## RECORDS PROVIDED:
§
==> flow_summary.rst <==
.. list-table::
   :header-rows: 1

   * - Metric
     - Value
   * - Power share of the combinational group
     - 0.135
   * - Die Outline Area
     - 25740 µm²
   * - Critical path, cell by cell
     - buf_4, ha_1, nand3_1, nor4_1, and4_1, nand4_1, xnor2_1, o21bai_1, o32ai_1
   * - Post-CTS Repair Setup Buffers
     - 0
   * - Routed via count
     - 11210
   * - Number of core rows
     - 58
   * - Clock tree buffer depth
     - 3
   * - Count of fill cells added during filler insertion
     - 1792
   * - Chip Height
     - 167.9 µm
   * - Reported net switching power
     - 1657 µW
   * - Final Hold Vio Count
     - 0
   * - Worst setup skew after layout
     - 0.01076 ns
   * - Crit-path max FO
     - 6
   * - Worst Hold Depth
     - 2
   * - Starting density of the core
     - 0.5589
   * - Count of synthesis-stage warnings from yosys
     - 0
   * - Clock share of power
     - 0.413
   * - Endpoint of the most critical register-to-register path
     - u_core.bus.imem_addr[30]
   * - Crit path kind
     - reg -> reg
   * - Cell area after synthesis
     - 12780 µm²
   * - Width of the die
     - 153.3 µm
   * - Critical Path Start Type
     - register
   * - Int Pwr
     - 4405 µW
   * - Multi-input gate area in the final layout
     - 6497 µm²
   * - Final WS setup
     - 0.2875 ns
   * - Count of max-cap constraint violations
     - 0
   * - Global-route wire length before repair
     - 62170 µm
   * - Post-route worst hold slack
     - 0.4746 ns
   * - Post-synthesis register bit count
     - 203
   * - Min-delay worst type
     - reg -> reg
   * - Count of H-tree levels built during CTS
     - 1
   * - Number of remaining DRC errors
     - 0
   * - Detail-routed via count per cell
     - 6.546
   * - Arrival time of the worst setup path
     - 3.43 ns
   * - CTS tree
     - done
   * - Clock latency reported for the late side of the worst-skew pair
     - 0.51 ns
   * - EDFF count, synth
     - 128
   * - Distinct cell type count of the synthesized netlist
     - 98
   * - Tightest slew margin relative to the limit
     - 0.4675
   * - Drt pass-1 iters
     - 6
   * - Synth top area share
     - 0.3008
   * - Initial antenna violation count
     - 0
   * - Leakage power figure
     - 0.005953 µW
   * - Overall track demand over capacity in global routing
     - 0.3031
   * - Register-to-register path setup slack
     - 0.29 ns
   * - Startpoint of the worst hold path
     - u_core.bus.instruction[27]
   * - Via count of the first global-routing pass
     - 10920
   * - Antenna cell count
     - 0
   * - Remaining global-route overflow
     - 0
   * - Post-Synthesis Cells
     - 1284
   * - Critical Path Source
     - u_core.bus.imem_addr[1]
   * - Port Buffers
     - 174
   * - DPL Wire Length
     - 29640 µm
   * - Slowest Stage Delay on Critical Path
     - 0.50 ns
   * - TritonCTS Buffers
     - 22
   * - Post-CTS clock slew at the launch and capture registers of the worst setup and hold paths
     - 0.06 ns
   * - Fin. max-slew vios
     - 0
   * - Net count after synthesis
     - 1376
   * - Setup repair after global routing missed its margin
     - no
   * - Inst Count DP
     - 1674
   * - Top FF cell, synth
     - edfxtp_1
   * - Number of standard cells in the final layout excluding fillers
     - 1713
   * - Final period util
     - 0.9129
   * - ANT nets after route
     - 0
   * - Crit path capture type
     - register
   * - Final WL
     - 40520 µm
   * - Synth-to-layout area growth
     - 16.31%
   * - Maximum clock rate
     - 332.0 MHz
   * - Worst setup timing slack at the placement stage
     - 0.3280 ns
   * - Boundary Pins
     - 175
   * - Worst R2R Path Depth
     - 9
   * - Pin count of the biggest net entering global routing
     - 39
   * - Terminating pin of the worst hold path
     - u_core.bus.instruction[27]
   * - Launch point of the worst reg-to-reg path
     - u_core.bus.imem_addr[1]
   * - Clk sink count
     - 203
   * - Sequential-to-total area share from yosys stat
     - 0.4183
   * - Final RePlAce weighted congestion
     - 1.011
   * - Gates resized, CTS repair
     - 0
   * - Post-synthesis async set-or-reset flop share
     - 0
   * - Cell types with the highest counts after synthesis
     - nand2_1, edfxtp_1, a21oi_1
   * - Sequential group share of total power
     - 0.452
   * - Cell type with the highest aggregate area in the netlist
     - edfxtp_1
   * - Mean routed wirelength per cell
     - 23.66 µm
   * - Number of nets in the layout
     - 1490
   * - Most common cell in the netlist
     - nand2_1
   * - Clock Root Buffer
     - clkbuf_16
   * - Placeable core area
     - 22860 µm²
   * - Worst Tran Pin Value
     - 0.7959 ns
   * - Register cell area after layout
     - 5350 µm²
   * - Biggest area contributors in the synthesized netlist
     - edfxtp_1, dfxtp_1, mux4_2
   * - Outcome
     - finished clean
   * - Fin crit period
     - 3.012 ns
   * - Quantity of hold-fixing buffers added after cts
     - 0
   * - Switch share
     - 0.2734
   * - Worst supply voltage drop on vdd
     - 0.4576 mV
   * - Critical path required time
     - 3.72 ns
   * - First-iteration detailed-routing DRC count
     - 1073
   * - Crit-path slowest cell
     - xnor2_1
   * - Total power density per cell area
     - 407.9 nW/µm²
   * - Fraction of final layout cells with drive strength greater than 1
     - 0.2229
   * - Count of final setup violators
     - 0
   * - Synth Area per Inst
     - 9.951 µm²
§
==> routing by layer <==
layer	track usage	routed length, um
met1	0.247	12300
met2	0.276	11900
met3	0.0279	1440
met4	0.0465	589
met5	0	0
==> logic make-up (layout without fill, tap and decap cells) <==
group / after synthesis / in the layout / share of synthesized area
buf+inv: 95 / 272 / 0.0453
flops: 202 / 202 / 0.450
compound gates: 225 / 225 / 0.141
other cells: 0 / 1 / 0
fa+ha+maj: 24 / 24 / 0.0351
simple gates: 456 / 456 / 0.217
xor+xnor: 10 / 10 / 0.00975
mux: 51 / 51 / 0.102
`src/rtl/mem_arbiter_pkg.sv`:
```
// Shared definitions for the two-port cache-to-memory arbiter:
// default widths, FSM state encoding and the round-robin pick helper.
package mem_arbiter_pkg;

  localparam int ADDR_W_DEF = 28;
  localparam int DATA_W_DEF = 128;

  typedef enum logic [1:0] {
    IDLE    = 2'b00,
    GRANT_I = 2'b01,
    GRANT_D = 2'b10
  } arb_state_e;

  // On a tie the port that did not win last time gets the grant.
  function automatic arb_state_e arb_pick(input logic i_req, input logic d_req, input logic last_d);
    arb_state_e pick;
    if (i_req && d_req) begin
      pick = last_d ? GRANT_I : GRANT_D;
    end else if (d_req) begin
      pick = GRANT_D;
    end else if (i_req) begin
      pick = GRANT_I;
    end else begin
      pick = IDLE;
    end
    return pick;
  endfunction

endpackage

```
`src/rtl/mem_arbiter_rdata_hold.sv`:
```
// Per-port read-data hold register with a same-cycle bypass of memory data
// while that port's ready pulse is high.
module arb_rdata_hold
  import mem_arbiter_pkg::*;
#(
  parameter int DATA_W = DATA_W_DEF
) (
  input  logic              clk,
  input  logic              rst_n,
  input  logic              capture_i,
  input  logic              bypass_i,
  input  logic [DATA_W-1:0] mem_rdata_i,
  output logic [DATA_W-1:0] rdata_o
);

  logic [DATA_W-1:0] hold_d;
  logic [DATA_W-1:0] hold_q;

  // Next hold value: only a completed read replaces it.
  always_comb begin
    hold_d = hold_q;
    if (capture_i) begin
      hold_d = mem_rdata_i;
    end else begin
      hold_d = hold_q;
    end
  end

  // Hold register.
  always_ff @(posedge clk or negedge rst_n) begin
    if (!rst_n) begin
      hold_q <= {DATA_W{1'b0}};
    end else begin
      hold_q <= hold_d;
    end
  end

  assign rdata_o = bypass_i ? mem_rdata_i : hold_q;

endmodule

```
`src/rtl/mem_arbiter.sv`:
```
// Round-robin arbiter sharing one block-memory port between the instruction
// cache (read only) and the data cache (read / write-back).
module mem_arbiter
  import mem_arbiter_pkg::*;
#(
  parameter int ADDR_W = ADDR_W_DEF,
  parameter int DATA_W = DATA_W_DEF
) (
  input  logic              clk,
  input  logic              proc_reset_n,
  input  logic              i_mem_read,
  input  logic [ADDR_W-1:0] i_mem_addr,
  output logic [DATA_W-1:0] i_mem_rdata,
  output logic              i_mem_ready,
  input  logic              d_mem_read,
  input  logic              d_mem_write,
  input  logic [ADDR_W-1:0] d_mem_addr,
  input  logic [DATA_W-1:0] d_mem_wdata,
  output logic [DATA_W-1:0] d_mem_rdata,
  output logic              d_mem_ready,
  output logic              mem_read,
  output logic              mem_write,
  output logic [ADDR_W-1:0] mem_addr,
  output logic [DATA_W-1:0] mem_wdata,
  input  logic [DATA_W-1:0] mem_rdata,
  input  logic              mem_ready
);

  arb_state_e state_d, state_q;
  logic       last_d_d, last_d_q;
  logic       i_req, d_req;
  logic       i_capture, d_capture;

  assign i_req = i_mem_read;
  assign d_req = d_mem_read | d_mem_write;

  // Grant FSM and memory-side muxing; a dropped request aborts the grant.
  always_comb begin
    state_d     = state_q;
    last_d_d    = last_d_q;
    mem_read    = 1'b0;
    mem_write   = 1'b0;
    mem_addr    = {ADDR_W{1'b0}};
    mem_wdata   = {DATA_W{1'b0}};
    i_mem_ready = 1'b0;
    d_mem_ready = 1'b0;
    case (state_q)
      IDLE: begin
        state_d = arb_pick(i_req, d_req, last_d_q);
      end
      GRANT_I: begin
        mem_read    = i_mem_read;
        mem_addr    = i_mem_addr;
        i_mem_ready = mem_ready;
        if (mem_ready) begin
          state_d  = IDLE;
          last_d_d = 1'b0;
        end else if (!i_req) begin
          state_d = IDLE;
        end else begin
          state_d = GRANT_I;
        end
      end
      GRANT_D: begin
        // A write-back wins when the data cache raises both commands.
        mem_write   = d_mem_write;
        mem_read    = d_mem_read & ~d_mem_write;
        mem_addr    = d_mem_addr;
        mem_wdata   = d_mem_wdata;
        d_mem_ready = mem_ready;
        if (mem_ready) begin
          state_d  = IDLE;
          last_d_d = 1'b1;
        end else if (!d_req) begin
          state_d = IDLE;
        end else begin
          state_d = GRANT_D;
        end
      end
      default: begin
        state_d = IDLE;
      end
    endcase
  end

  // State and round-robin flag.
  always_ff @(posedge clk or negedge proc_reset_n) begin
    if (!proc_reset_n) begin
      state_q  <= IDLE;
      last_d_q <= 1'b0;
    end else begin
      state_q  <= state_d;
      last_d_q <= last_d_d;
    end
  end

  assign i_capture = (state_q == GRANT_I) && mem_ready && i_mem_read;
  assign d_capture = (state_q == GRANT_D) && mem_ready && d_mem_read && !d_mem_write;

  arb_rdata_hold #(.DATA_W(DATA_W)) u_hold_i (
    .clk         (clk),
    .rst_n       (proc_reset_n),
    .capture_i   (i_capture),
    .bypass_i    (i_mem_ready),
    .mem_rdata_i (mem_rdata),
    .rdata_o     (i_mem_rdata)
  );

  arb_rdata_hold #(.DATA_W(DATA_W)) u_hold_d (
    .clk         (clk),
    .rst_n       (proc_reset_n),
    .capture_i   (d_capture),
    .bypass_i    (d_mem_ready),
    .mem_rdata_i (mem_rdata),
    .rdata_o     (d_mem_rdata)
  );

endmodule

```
§
## REQUIRED ACTION:
Set down exactly the lines of the data above, beginning with the line that has "top area share" and ending with the line that has "the placement stage", and no others.

## ANSWER BOX:
   * - Synth top area share
     - 0.3008
   * - Initial antenna violation count
     - 0
   * - Leakage power figure
     - 0.005953 µW
   * - Overall track demand over capacity in global routing
     - 0.3031
   * - Register-to-register path setup slack
     - 0.29 ns
   * - Startpoint of the worst hold path
     - u_core.bus.instruction[27]
   * - Via count of the first global-routing pass
     - 10920
   * - Antenna cell count
     - 0
   * - Remaining global-route overflow
     - 0
   * - Post-Synthesis Cells
     - 1284
   * - Critical Path Source
     - u_core.bus.imem_addr[1]
   * - Port Buffers
     - 174
   * - DPL Wire Length
     - 29640 µm
   * - Slowest Stage Delay on Critical Path
     - 0.50 ns
   * - TritonCTS Buffers
     - 22
   * - Post-CTS clock slew at the launch and capture registers of the worst setup and hold paths
     - 0.06 ns
   * - Fin. max-slew vios
     - 0
   * - Net count after synthesis
     - 1376
   * - Setup repair after global routing missed its margin
     - no
   * - Inst Count DP
     - 1674
   * - Top FF cell, synth
     - edfxtp_1
   * - Number of standard cells in the final layout excluding fillers
     - 1713
   * - Final period util
     - 0.9129
   * - ANT nets after route
     - 0
   * - Crit path capture type
     - register
   * - Final WL
     - 40520 µm
   * - Synth-to-layout area growth
     - 16.31%
   * - Maximum clock rate
     - 332.0 MHz
   * - Worst setup timing slack at the placement stage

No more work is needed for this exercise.